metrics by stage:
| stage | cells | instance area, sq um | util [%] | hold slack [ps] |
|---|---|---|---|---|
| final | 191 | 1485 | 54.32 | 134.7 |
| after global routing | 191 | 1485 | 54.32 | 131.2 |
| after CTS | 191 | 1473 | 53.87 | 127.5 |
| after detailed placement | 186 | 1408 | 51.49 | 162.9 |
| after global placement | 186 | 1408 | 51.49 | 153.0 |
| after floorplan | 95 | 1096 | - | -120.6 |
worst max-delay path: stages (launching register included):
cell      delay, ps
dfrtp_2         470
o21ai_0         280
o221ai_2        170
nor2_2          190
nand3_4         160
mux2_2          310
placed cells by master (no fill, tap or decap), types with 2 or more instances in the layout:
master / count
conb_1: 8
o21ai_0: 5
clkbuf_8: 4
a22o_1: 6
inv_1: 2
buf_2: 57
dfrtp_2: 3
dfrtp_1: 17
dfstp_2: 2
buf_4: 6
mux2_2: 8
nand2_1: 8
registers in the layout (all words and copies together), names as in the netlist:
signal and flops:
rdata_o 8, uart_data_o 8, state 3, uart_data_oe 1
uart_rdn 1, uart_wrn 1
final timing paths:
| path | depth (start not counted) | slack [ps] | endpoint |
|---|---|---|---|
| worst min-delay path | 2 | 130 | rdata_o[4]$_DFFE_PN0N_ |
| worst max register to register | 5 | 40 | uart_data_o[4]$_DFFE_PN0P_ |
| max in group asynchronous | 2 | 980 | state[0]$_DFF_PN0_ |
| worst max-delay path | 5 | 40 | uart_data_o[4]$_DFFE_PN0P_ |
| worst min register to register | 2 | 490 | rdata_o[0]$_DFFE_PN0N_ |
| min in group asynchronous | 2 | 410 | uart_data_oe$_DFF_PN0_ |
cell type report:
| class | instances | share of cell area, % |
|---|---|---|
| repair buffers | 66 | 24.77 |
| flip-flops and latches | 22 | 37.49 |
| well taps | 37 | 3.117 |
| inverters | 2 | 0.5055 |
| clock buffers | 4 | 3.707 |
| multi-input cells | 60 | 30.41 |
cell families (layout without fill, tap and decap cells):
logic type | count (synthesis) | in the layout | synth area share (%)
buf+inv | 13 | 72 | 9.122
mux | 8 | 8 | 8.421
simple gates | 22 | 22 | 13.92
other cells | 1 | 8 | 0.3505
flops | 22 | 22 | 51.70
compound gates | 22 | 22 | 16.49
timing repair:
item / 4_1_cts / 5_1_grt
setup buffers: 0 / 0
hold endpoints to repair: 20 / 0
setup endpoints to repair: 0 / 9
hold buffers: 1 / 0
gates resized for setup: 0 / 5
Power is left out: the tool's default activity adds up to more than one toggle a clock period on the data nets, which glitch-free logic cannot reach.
<file path="src/rtl/ripple_count_ctrl_pkg.sv">
// Shared types and default constants for the ripple counter sequencer/checker.
package ripple_count_ctrl_pkg;

  typedef enum logic [2:0] {
    ST_IDLE,
    ST_CLEAR,
    ST_PULSE,
    ST_SETTLE,
    ST_CHECK,
    ST_DONE
  } state_e;

  localparam int DEF_WIDTH         = 4;
  localparam int DEF_CLR_CYCLES    = 2;
  localparam int DEF_SETTLE_CYCLES = 4;
  localparam int SETTLE_CNT_W      = $clog2(DEF_SETTLE_CYCLES + 2);

endpackage

</file>
<file path="src/rtl/ripple_count_ctrl_sync_2ff.sv">
// Single-bit two-flop synchroniser with asynchronous active-low reset.
module sync_2ff (
  input  logic clk,
  input  logic rst_n,
  input  logic d_i,
  output logic q_o
);

  logic meta_q;
  logic sync_q;

  always_ff @(posedge clk or negedge rst_n) begin
    if (!rst_n) begin
      meta_q <= 1'b0;
      sync_q <= 1'b0;
    end else begin
      meta_q <= d_i;
      sync_q <= meta_q;
    end
  end

  assign q_o = sync_q;

endmodule

</file>
<file path="src/rtl/ripple_count_ctrl.sv">
// Sequencer that clears, pulses and self-checks an external ripple up-counter
// against an internal shadow count once the ripple chain has settled.
module ripple_count_ctrl
  import ripple_count_ctrl_pkg::*;
#(
  parameter int WIDTH         = DEF_WIDTH,
  parameter int CLR_CYCLES    = DEF_CLR_CYCLES,
  parameter int SETTLE_CYCLES = DEF_SETTLE_CYCLES
) (
  input  logic             clk,
  input  logic             rst,
  input  logic             start,
  input  logic             abort,
  input  logic [WIDTH-1:0] target,
  input  logic [WIDTH-1:0] cnt_q,
  output logic             cnt_pulse,
  output logic             cnt_clr,
  output logic             busy,
  output logic             done,
  output logic             err,
  output logic [WIDTH-1:0] count
);

  localparam int SETTLE_W = $clog2(SETTLE_CYCLES + 2);
  localparam int CLR_W    = $clog2(CLR_CYCLES + 1);
  localparam int TMR_W    = (SETTLE_W > CLR_W) ? SETTLE_W : CLR_W;

  localparam logic [TMR_W-1:0] CLR_LAST    = TMR_W'(CLR_CYCLES - 1);
  localparam logic [TMR_W-1:0] SETTLE_LAST = TMR_W'(SETTLE_CYCLES + 1);

  state_e             state_q, state_d;
  logic [TMR_W-1:0]   tmr_q, tmr_d;
  logic [WIDTH-1:0]   count_q, count_d;
  logic [WIDTH-1:0]   target_q, target_d;
  logic               err_q, err_d;
  logic               cnt_pulse_q, cnt_pulse_d;
  logic               cnt_clr_q, cnt_clr_d;
  logic               busy_q, busy_d;
  logic               done_q, done_d;
  logic [WIDTH-1:0]   cnt_sync;
  logic               abort_run;

  // Each bit is synchronised independently; the word is only compared after
  // the settle window, when the counter is no longer moving.
  generate
    for (genvar gi = 0; gi < WIDTH; gi++) begin : g_sync
      sync_2ff u_sync (
        .clk   (clk),
        .rst_n (rst),
        .d_i   (cnt_q[gi]),
        .q_o   (cnt_sync[gi])
      );
    end
  endgenerate

  assign abort_run = abort && (state_q != ST_IDLE);

  always_comb begin
    state_d  = state_q;
    tmr_d    = tmr_q + 1'b1;
    count_d  = count_q;
    target_d = target_q;
    err_d    = err_q;

    case (state_q)
      ST_IDLE: begin
        tmr_d = '0;
        if (start) begin
          target_d = target;
          err_d    = 1'b0;
          count_d  = '0;
          state_d  = ST_CLEAR;
        end
      end
      ST_CLEAR: begin
        if (tmr_q == CLR_LAST) begin
          tmr_d   = '0;
          state_d = ST_SETTLE;
        end
      end
      ST_PULSE: begin
        tmr_d   = '0;
        state_d = ST_SETTLE;
      end
      ST_SETTLE: begin
        if (tmr_q == SETTLE_LAST) begin
          state_d = ST_CHECK;
        end
      end
      ST_CHECK: begin
        if (cnt_sync != count_q) begin
          err_d   = 1'b1;
          state_d = ST_DONE;
        end else if (count_q == target_q) begin
          state_d = ST_DONE;
        end else begin
          count_d = count_q + 1'b1;
          state_d = ST_PULSE;
        end
      end
      ST_DONE: begin
        state_d = ST_IDLE;
      end
      default: begin
        state_d = ST_IDLE;
      end
    endcase

    // Abort overrides everything, including a pending mismatch or done.
    if (abort_run) begin
      state_d  = ST_IDLE;
      tmr_d    = '0;
      count_d  = '0;
      err_d    = err_q;
    end

    cnt_pulse_d = (state_d == ST_PULSE);
    cnt_clr_d   = (state_d == ST_CLEAR) || abort_run;
    busy_d      = (state_d != ST_IDLE);
    done_d      = (state_d == ST_DONE);
  end

  always_ff @(posedge clk or negedge rst) begin
    if (!rst) begin
      state_q     <= ST_IDLE;
      tmr_q       <= '0;
      count_q     <= '0;
      target_q    <= '0;
      err_q       <= 1'b0;
      cnt_pulse_q <= 1'b0;
      cnt_clr_q   <= 1'b1;
      busy_q      <= 1'b0;
      done_q      <= 1'b0;
    end else begin
      state_q     <= state_d;
      tmr_q       <= tmr_d;
      count_q     <= count_d;
      target_q    <= target_d;
      err_q       <= err_d;
      cnt_pulse_q <= cnt_pulse_d;
      cnt_clr_q   <= cnt_clr_d;
      busy_q      <= busy_d;
      done_q      <= done_d;
    end
  end

  assign cnt_pulse = cnt_pulse_q;
  assign cnt_clr   = cnt_clr_q;
  assign busy      = busy_q;
  assign done      = done_q;
  assign err       = err_q;
  assign count     = count_q;

endmodule
</file>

*Exercise details*
Your reply is to repeat, unchanged, the lines above running from the one with "flops | 22 | 22 | 51.70" up to and including the one with "gates resized for setup: 0 / 5".

*Answer for the task*
flops | 22 | 22 | 51.70
compound gates | 22 | 22 | 16.49
timing repair:
item / 4_1_cts / 5_1_grt
setup buffers: 0 / 0
hold endpoints to repair: 20 / 0
setup endpoints to repair: 0 / 9
hold buffers: 1 / 0
gates resized for setup: 0 / 5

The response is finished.